• Problem requirements: Repeat precisely the span of lines below that opens with the line containing "achievable frequency = 0.236 GHz" and closes with the line containing "combinational power share = 23.2%", both included.

• Source records:
*** Block opens ***
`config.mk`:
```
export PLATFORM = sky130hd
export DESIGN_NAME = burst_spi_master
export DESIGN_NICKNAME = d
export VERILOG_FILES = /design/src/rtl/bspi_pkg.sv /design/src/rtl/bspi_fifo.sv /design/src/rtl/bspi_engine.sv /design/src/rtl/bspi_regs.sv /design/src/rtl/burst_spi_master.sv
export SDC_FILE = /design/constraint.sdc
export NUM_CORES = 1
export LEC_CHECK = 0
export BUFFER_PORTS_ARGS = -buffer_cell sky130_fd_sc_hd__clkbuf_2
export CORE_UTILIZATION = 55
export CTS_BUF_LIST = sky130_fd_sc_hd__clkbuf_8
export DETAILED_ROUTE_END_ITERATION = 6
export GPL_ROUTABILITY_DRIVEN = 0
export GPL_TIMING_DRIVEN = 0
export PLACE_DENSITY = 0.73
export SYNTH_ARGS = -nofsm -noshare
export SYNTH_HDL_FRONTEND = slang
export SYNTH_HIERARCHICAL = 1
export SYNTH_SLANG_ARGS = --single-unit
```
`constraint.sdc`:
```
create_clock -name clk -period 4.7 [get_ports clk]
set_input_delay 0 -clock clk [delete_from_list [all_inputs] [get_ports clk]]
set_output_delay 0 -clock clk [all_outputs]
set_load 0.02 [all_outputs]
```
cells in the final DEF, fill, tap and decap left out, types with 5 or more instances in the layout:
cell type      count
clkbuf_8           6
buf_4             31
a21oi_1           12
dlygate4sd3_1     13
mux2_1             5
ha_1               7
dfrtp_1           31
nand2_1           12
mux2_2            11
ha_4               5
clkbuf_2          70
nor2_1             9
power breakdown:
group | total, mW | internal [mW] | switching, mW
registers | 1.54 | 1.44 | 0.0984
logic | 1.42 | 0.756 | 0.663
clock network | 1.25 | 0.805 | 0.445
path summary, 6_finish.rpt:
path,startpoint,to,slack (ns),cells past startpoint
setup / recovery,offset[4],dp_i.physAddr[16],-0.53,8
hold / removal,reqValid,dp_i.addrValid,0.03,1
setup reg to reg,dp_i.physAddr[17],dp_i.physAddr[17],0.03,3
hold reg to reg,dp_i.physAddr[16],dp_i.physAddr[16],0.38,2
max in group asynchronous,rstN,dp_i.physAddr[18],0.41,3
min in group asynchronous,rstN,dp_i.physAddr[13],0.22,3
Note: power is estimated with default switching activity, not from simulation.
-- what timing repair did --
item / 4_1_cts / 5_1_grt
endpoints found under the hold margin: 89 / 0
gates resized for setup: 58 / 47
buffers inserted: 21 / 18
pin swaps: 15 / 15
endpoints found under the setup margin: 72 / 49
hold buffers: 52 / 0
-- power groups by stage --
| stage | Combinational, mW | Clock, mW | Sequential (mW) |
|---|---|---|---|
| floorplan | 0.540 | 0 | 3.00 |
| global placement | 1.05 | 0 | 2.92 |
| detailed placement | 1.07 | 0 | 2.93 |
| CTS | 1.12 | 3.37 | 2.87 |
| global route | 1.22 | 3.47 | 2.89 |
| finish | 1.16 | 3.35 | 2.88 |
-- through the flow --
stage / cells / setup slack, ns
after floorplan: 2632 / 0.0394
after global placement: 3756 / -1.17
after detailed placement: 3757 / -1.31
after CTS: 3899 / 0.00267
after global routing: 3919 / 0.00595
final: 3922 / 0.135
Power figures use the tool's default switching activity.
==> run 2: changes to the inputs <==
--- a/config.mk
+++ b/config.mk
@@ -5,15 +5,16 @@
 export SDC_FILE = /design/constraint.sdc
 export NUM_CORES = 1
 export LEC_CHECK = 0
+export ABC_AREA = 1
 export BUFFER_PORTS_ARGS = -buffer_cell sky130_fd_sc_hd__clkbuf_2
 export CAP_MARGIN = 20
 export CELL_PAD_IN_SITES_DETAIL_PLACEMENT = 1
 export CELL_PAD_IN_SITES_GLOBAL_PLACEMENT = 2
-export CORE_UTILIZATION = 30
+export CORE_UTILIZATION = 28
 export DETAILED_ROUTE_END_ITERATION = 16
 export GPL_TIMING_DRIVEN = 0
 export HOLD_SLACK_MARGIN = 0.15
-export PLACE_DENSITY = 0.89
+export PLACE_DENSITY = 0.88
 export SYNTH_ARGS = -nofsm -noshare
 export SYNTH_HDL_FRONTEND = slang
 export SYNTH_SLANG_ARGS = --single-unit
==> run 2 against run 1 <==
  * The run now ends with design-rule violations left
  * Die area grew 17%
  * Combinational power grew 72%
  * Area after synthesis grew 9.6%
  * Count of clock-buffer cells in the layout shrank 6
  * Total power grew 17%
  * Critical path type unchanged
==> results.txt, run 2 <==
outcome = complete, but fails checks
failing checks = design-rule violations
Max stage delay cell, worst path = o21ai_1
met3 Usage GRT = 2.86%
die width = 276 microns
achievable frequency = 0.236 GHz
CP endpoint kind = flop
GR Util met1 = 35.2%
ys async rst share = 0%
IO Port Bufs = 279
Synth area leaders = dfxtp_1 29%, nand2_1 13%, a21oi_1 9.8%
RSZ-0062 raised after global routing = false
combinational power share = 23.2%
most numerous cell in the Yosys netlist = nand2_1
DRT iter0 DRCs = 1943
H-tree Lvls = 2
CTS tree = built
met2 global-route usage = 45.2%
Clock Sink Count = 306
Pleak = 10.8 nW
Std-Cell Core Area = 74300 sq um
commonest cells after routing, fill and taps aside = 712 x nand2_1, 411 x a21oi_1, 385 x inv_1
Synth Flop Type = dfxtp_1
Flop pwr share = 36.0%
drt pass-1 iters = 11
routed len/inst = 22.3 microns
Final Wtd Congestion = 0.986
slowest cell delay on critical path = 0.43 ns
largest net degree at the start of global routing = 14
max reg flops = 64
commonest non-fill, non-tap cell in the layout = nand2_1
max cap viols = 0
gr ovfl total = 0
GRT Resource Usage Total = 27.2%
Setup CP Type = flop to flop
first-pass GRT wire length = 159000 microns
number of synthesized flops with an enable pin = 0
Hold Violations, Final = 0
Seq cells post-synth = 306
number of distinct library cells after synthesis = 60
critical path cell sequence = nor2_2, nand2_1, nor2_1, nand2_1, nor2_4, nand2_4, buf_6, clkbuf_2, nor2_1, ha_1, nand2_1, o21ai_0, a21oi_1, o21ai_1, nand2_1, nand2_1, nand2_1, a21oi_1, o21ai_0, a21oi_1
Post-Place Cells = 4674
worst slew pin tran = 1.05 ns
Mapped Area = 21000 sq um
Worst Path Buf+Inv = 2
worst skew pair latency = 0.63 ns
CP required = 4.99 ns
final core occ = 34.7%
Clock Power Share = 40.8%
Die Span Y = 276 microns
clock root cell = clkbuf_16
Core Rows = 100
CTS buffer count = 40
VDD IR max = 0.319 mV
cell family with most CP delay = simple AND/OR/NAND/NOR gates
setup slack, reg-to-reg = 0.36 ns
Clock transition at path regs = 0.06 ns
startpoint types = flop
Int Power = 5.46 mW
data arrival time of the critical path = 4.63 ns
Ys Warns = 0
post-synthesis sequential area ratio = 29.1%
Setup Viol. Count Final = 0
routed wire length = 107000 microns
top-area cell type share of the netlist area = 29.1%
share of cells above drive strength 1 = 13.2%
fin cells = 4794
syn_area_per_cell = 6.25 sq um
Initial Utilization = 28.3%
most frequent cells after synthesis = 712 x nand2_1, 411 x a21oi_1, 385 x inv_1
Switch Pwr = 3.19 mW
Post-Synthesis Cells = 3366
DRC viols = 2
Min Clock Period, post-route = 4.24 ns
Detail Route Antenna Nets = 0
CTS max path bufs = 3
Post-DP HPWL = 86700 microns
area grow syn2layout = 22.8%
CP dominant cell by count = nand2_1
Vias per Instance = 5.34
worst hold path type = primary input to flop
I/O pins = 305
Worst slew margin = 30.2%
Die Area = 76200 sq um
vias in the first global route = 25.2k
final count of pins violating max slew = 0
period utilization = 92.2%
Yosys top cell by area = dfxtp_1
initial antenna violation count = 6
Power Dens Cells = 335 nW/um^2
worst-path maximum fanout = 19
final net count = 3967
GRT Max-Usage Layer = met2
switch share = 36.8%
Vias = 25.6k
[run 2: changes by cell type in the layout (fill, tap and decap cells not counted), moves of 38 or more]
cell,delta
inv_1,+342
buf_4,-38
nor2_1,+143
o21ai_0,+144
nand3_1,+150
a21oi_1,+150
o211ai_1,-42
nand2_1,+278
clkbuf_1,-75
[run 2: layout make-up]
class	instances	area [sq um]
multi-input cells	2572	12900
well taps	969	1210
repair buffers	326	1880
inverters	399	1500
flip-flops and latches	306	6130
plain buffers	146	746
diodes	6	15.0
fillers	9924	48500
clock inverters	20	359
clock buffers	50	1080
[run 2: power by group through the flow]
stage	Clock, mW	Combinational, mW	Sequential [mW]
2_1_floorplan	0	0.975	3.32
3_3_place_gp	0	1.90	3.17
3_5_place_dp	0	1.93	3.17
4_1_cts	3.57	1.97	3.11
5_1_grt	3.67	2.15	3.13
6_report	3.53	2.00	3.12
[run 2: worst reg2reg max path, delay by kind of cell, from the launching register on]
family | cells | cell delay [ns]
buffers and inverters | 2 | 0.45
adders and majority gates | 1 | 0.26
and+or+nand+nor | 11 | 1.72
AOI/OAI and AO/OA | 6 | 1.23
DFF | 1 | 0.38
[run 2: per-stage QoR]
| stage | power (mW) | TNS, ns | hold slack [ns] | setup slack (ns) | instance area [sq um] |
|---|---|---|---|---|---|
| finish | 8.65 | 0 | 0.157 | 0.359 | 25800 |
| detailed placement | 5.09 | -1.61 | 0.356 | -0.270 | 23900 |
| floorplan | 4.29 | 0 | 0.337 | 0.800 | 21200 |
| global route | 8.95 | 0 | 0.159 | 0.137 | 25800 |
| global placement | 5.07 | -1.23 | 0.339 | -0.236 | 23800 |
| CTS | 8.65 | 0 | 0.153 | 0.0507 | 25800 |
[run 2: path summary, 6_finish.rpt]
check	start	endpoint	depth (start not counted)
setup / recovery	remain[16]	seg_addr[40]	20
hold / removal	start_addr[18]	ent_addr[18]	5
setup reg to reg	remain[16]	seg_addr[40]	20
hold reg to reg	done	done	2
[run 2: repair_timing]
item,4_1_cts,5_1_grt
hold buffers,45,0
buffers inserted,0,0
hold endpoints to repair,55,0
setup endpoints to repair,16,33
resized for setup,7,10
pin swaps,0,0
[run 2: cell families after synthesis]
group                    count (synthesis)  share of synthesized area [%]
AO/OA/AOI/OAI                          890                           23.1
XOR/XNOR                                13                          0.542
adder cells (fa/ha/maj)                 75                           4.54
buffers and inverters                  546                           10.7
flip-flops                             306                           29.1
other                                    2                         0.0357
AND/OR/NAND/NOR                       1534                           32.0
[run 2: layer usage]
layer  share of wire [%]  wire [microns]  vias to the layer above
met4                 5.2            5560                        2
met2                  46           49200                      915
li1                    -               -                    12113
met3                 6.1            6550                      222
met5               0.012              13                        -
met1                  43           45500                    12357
*** Block closes ***
• Solution for this problem:
achievable frequency = 0.236 GHz
CP endpoint kind = flop
GR Util met1 = 35.2%
ys async rst share = 0%
IO Port Bufs = 279
Synth area leaders = dfxtp_1 29%, nand2_1 13%, a21oi_1 9.8%
RSZ-0062 raised after global routing = false
combinational power share = 23.2%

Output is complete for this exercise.